Low-grade systemic inflammation is associated with risk of psoriasis in a general population study of more than 100 000 individuals

Abstract Background Biomarkers of low-grade systemic inflammation have been reported to be higher in patients with psoriasis than in healthy controls. However, it is unknown whether this low-grade systemic inflammation contributes to the development of psoriasis or is merely a consequence. Objectives To investigate whether low-grade systemic inflammation, measured as systemic immune-inflammation index (SII), neutrophil-to-lymphocyte ratio (NLR) or C-reactive protein (CRP), is an independent risk factor for psoriasis. Methods We used data from the Copenhagen General Population Study, a prospective cohort study of the Danish general population where individuals aged 20–100 years were enrolled between 2003 and 2015. Upon enrolment in the study, all individuals underwent a physical examination, completed an extensive self-reported questionnaire regarding lifestyle, and provided blood samples, from which SII, NLR and CRP were measured. Psoriasis was identified using International Classification of Diseases codes with individual linkage to the Danish National Patient Registry. Associations between SII, NLR and CRP and psoriasis were estimated using hazard ratios from Cox proportional hazard regression models. Analyses were adjusted for potential confounders including sex, age, smoking, alcohol consumption, physical activity, educational level, hypertension, dyslipidaemia and obesity. Results We included 105 418 individuals with a median age of 58 years, 55% of whom were women. The risk of receiving a diagnosis of psoriasis increased with increasing levels of SII, NLR and CRP. In individuals with high levels (> 90th percentile) of SII, NLR and CRP, the multivariable adjusted hazard ratios were 1.78 [95% confidence interval (CI) 1.41–2.24], 1.56 (95% CI 1.22–1.99) and 2.83 (95% CI 2.27–3.51), respectively, compared with individuals with low levels.
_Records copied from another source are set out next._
===== src/rtl/stop_watch_ctrl.sv =====
// Stopwatch control: button synchronize/debounce, start/stop/lap/clear FSM and display mux.
// Optional lap feature enabled by defining STOP_WATCH_CTRL_LAP_EN.
module stop_watch_ctrl #(
    parameter int DEBOUNCE_CYCLES = 2_000_000
) (
    input  logic       clk,
    input  logic       arst_n,
    input  logic       btn_start,
    input  logic       btn_lap,
    input  logic       btn_clr,
    input  logic [3:0] sec_0,
    input  logic [2:0] sec_1,
    input  logic [3:0] min_0,
    input  logic [2:0] min_1,
    input  logic [3:0] hr_0,
    input  logic [0:0] hr_1,
    output logic       cnt_en,
    output logic       clr,
    output logic [3:0] d_sec_0,
    output logic [2:0] d_sec_1,
    output logic [3:0] d_min_0,
    output logic [2:0] d_min_1,
    output logic [3:0] d_hr_0,
    output logic [0:0] d_hr_1,
    output logic       running,
    output logic       lap_active
);

    localparam int CW = $clog2(DEBOUNCE_CYCLES);
    localparam logic [CW-1:0] CNT_LAST = CW'(DEBOUNCE_CYCLES - 1);

    localparam int BI_START = 0;
    localparam int BI_CLR   = 1;
`ifdef STOP_WATCH_CTRL_LAP_EN
    localparam int BI_LAP   = 2;
    localparam int NB       = 3;
`else
    localparam int NB       = 2;
`endif

    logic [NB-1:0] btn_raw;
    logic [NB-1:0] btn_event;

    assign btn_raw[BI_START] = btn_start;
    assign btn_raw[BI_CLR]   = btn_clr;
`ifdef STOP_WATCH_CTRL_LAP_EN
    assign btn_raw[BI_LAP]   = btn_lap;
`else
    logic unused_lap;
    assign unused_lap = btn_lap;
`endif

    // Each button: 2-flop synchronizer, then a counter that must see the new level
    // DEBOUNCE_CYCLES times in a row before the debounced level follows.
    generate
        for (genvar gi = 0; gi < NB; gi++) begin : g_btn
            logic          sync1_reg;
            logic          sync2_reg;
            logic          level_reg;
            logic          event_reg;
            logic [CW-1:0] cnt_reg;

            always_ff @(posedge clk) begin
                if (!arst_n) begin
                    sync1_reg <= 1'b0;
                    sync2_reg <= 1'b0;
                    level_reg <= 1'b0;
                    event_reg <= 1'b0;
                    cnt_reg   <= '0;
                end else begin
                    sync1_reg <= btn_raw[gi];
                    sync2_reg <= sync1_reg;
                    event_reg <= 1'b0;
                    if (sync2_reg == level_reg) begin
                        cnt_reg <= '0;
                    end else if (cnt_reg == CNT_LAST) begin
                        level_reg <= sync2_reg;
                        event_reg <= sync2_reg;
                        cnt_reg   <= '0;
                    end else begin
                        cnt_reg <= cnt_reg + CW'(1);
                    end
                end
            end

            assign btn_event[gi] = event_reg;
        end
    endgenerate

    logic ev_start;
    logic ev_clr;
    assign ev_start = btn_event[BI_START];
    assign ev_clr   = btn_event[BI_CLR];

`ifdef STOP_WATCH_CTRL_LAP_EN
    logic ev_lap;
    assign ev_lap = btn_event[BI_LAP];
    typedef enum logic [1:0] {S_IDLE, S_RUN, S_PAUSE, S_LAP} state_t;
`else
    typedef enum logic [1:0] {S_IDLE, S_RUN, S_PAUSE} state_t;
`endif

    state_t state_reg;
    state_t state_next;
    logic   clr_next;
    logic   cnt_en_reg;
    logic   clr_reg;
    logic   cnt_en_next;
`ifdef STOP_WATCH_CTRL_LAP_EN
    logic   lap_load;
`endif

    // Priority clr > start > lap among the events legal in the current state.
    always_comb begin
        state_next = state_reg;
        clr_next   = 1'b0;
`ifdef STOP_WATCH_CTRL_LAP_EN
        lap_load   = 1'b0;
`endif
        case (state_reg)
            S_IDLE: begin
                if (ev_clr) begin
                    clr_next = 1'b1;
                end else if (ev_start) begin
                    state_next = S_RUN;
                end
            end
            S_RUN: begin
                if (ev_start) begin
                    state_next = S_PAUSE;
`ifdef STOP_WATCH_CTRL_LAP_EN
                end else if (ev_lap) begin
                    state_next = S_LAP;
                    lap_load   = 1'b1;
`endif
                end
            end
            S_PAUSE: begin
                if (ev_clr) begin
                    state_next = S_IDLE;
                    clr_next   = 1'b1;
                end else if (ev_start) begin
                    state_next = S_RUN;
                end
            end
`ifdef STOP_WATCH_CTRL_LAP_EN
            S_LAP: begin
                if (ev_start) begin
                    state_next = S_PAUSE;
                end else if (ev_lap) begin
                    state_next = S_RUN;
                end
            end
`endif
            default: state_next = S_IDLE;
        endcase
    end

`ifdef STOP_WATCH_CTRL_LAP_EN
    assign cnt_en_next = (state_next == S_RUN) || (state_next == S_LAP);
`else
    assign cnt_en_next = (state_next == S_RUN);
`endif

    always_ff @(posedge clk) begin
        if (!arst_n) begin
            state_reg  <= S_IDLE;
            cnt_en_reg <= 1'b0;
            clr_reg    <= 1'b0;
        end else begin
            state_reg  <= state_next;
            cnt_en_reg <= cnt_en_next;
            clr_reg    <= clr_next;
        end
    end

    assign cnt_en = cnt_en_reg;
    assign clr    = clr_reg;

    logic [18:0] live_time;
    logic [18:0] disp_time;
    assign live_time = {hr_1, hr_0, min_1, min_0, sec_1, sec_0};

`ifdef STOP_WATCH_CTRL_LAP_EN
    logic [18:0] lap_time_reg;

    always_ff @(posedge clk) begin
        if (!arst_n) begin
            lap_time_reg <= '0;
        end else if (lap_load) begin
            lap_time_reg <= live_time;
        end
    end

    assign disp_time  = (state_reg == S_LAP) ? lap_time_reg : live_time;
    assign running    = (state_reg == S_RUN) || (state_reg == S_LAP);
    assign lap_active = (state_reg == S_LAP);
`else
    assign disp_time  = live_time;
    assign running    = (state_reg == S_RUN);
    assign lap_active = 1'b0;
`endif

    assign {d_hr_1, d_hr_0, d_min_1, d_min_0, d_sec_1, d_sec_0} = disp_time;

endmodule


===== config.mk =====
export PLATFORM = sky130hd
export DESIGN_NAME = stop_watch_ctrl
export DESIGN_NICKNAME = d
export VERILOG_FILES = /design/src/rtl/stop_watch_ctrl.sv
export SDC_FILE = /design/constraint.sdc
export NUM_CORES = 1
export LEC_CHECK = 0
export ABC_AREA = 1
export CELL_PAD_IN_SITES_DETAIL_PLACEMENT = 1
export CELL_PAD_IN_SITES_GLOBAL_PLACEMENT = 2
export CORE_MARGIN = 1
export CORE_UTILIZATION = 27
export CTS_BUF_LIST = sky130_fd_sc_hd__clkbuf_4
export CTS_CLUSTER_DIAMETER = 60
export DETAILED_ROUTE_END_ITERATION = 12
export GPL_ROUTABILITY_DRIVEN = 0
export HOLD_SLACK_MARGIN = 0.06
export PLACE_DENSITY_LB_ADDON = 0.1
export SYNTH_ARGS = -nofsm -noshare
export SYNTH_HDL_FRONTEND = slang
export SYNTH_SLANG_ARGS = --single-unit

===== constraint.sdc =====
create_clock -name clk -period 1.3 [get_ports clk]
set_input_delay 0.195 -clock clk [delete_from_list [all_inputs] [get_ports clk]]
set_output_delay 0.195 -clock clk [all_outputs]
set_load 0.05 [all_outputs]

==> results of run 1 <==
==> layout make-up <==
| type | instances | area [sq um] | share of cell area, % |
|---|---|---|---|
| inverters | 47 | 176 | 4.37 |
| clock inverters | 3 | 16.3 | 0.403 |
| clock buffers | 5 | 37.5 | 0.931 |
| multi-input cells | 298 | 1780 | 44.1 |
| repair buffers | 75 | 717 | 17.8 |
| flip-flops and latches | 54 | 1140 | 28.2 |
| well taps | 136 | 170 | 4.22 |
==> per-stage QoR <==
stage | setup TNS (ns) | area, sq um | cells | hold WS [ns]
6_report | -0.796 | 4030 | 618 | 0.345
4_1_cts | -0.364 | 3630 | 610 | 0.312
2_1_floorplan | 0 | 2890 | 423 | 0.288
3_5_place_dp | -5.45 | 3400 | 597 | 0.390
5_1_grt | -3.88 | 4030 | 618 | 0.333
3_3_place_gp | -4.39 | 3400 | 597 | 0.390
==> cell families after synthesis <==
kind of cell	count (synthesis)
DFF	54
xor gates and xnor gates	12
adders and majority gates	2
other	1
AOI/OAI and AO/OA	33
buffers and inverters	71
and+or+nand+nor	250
==> worst max-delay path: cells and delay by family (launching register included) <==
| kind | cells | cell delay, ns |
|---|---|---|
| buffers and inverters | 1 | 0.18 |
| and+or+nand+nor | 5 | 0.54 |
| DFF | 1 | 0.38 |
| adders and majority gates | 1 | 0.15 |
==> cell usage in the layout (no fill, tap or decap), drive strengths merged, types with 6 or more instances in the layout <==
cell type  count
or2            6
nand4          6
nor2          91
clkbuf         8
xor2           7
a21oi         25
inv           47
nand2        111
buf           69
nand3         25
dfxtp         54
nor3           9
Results were similar but slightly attenuated when we used topical calcipotriol (alone or in combination with corticosteroids) for mild psoriasis. Conclusions We found that low-grade systemic inflammation, as measured by SII, NLR and CRP, was an independent risk factor for psoriasis, especially moderate-to-severe disease. These findings support the hypothesis that low-grade systemic inflammation may contribute to the pathogenesis of psoriasis rather than simply being a consequence of the disease.